Students from Penrose School in Bridgwater will enter their new school building for the first time in November.

But the school has been frantically raising money to kit out a £25,000 Sensory Room, which is vital for the children’s learning and development.

Executive head teacher Liz Hayward will be taking on a Sensory Stride challenge: leaving from Penrose School’s current primary stage location at Elmwood School at 10am on Thursday, July 17, for a gruelling 50-mile walk to Weston and back, planning to arrive at 11am on July 18.

Mrs Hayward said: “We had many years in an inadequate building and we had no room for specialist teaching spaces because more than 55 students filled every nook and cranny.

“Students at Penrose need these specialist spaces because this is where they will learn how to use their eyes to track objects and to understand how their actions can change their environment.

“This is also where they learn to balance and take independent steps in safe space.”

Students will also be holding an auction, family members are having their heads shaved and pupils will try to complete 400 laps of the field between them to fundraise.

They will join Liz for the first mile of the Sensory Stride, collecting donations along the way. But when everyone has returned home and gone to bed, Liz will walk back to Bridgwater and do a circuit of the town before returning to Elmwood School.

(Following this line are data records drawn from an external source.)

This is an optimization exercise on Yosys and OpenROAD, whose aim is small area, not a production implementation.
The RTL was checked by simulation tests, not by an equivalence proof against the original design.
Power is estimated from default activity; no workload was simulated.

Setup of run 1:
## id_stage_top
module id_stage_top (
    input  logic        CLK,
    input  logic        RST,
    input  logic [31:0] fetch_pc1,
    input  logic [31:0] fetch_pc2,
    input  logic [31:0] fetch_inst1,
    input  logic [31:0] fetch_inst2,
    input  logic [31:0] clr_w_mask,
    input  logic        ex_set_pc,
    input  logic [31:0] ex_pc,
    output logic [31:0] ctrl1,
    output logic [31:0] ctrl2,
    output logic        id_set_pc,
    output logic [31:0] id_pc
);
Size in the first run: about 120 flip-flops, about 290 I/O pins, ~7700 um^2 of cells after synthesis.
clock: 5.5 ns
lec_check: 0
cap_margin: 20
core_margin: 2
core_utilization: 60
slew_margin: 20
standard.sh (not shown) runs the stock make flow with config.mk's settings and CLKGATE_MAP_FILE= SYNTH_SCRIPT=/design/flow/synth_recipe.tcl, a recipe that flattens the netlist after the stock synthesis.
==> flow/flow/run.sh <==
#!/bin/bash
# The standard layout (standard.sh) with these changes:
#  - synthesis: synth_recipe.tcl unchanged, except that ABC maps with the
#    area-oriented script flow/abc.script instead of ORFS's speed script;
#  - port buffers: the smallest buffer (buf_1) instead of buffer_ports' pick;
#  - clock tree: clkbuf_4 buffers, clusters of at most 12 sinks, no dummy loads;
#  - power recovery (downsizing off the critical paths) after global routing.
set -euo pipefail
here=$(pwd)
{
  echo 'proc abc {args} {'
  echo '  set i [lsearch $args -script]'
  echo "  if {\$i >= 0} { lset args [expr {\$i + 1}] $here/flow/abc.script }"
  echo '  yosys abc {*}$args'
  echo '}'
  cat synth_recipe.tcl
} > own_synth.tcl
sed "s|SYNTH_SCRIPT=[^ ]*|SYNTH_SCRIPT=$here/own_synth.tcl|" standard.sh > own_standard.sh
grep -q "SYNTH_SCRIPT=$here/own_synth.tcl" own_standard.sh
export BUFFER_PORTS_ARGS="-buffer_cell sky130_fd_sc_hd__buf_1"
export CTS_ARGS="-sink_clustering_enable -repair_clock_nets -buf_list sky130_fd_sc_hd__clkbuf_4 -sink_clustering_size 12 -dont_use_dummy_load"
export RECOVER_POWER=100
bash own_standard.sh > standard.log 2>&1
==> flow/flow/abc.script <==
&get -n
&st
&dch
&nf -R 1000
&st
&syn2
&if -g -K 6
&synch2
&nf -R 1000
&st
&dch
&nf -R 1000
&put
[run 1] flow finished | final checks: failed | reasons: max-capacitance violations, max-slew violations
From an optimization exercise on the open Yosys and OpenROAD flow, aimed at small area, a short achievable clock period and few clock cycles per item; shortcuts taken in it are not production practice. The RTL was checked by simulation tests, not by an equivalence proof against the original design.

==> run a <==
==> flow/design.v <==
`timescale 1ns/1ps
`default_nettype none
package cpu_pkg;
    localparam int data_width = 32;
    localparam int w_oper     = 3;
    localparam int w_func     = 5;
    localparam int md_cycles  = 32;    
    localparam logic [w_oper-1:0] oper_alus = 3'd0;
    localparam logic [w_oper-1:0] oper_aluu = 3'd1;
    localparam logic [w_oper-1:0] oper_mfhi = 3'd2;
    localparam logic [w_oper-1:0] oper_mflo = 3'd3;
    localparam logic [w_oper-1:0] oper_mthi = 3'd4;
    localparam logic [w_oper-1:0] oper_mtlo = 3'd5;
    localparam logic [w_oper-1:0] oper_mfc0 = 3'd6;
    localparam logic [w_func-1:0] func_none = 5'd0;
    localparam logic [w_func-1:0] func_and  = 5'd1;
    localparam logic [w_func-1:0] func_or   = 5'd2;
    localparam logic [w_func-1:0] func_xor  = 5'd3;
    localparam logic [w_func-1:0] func_nor  = 5'd4;
    localparam logic [w_func-1:0] func_lui  = 5'd5;
    localparam logic [w_func-1:0] func_sll  = 5'd6;
    localparam logic [w_func-1:0] func_srl  = 5'd7;
    localparam logic [w_func-1:0] func_sra  = 5'd8;
    localparam logic [w_func-1:0] func_add  = 5'd9;
    localparam logic [w_func-1:0] func_sub  = 5'd10;
    localparam logic [w_func-1:0] func_slt  = 5'd11;
    localparam logic [w_func-1:0] func_mul  = 5'd12;
    localparam logic [w_func-1:0] func_div  = 5'd13;
    localparam logic [4:0] cp0_badvaddr = 5'd8;
    localparam logic [4:0] cp0_count    = 5'd9;
    localparam logic [4:0] cp0_compare  = 5'd11;
    localparam logic [4:0] cp0_status   = 5'd12;
    localparam logic [4:0] cp0_cause    = 5'd13;
    localparam logic [4:0] cp0_epc      = 5'd14;
endpackage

She added: “Fifty miles sounds like a long way to walk, 400 times around the playing field sounds like a long way to ride, to run, to wheel, but it is all possible when you take just one step at a time.

“I am so proud of our students – they deserve everything they are finally getting, and they have so much to teach our community about resilience and determination.

“We know Bridgwater is a generous community. Any small donation is very gratefully received.”

The school also hopes to allow the community some use of the sensory room.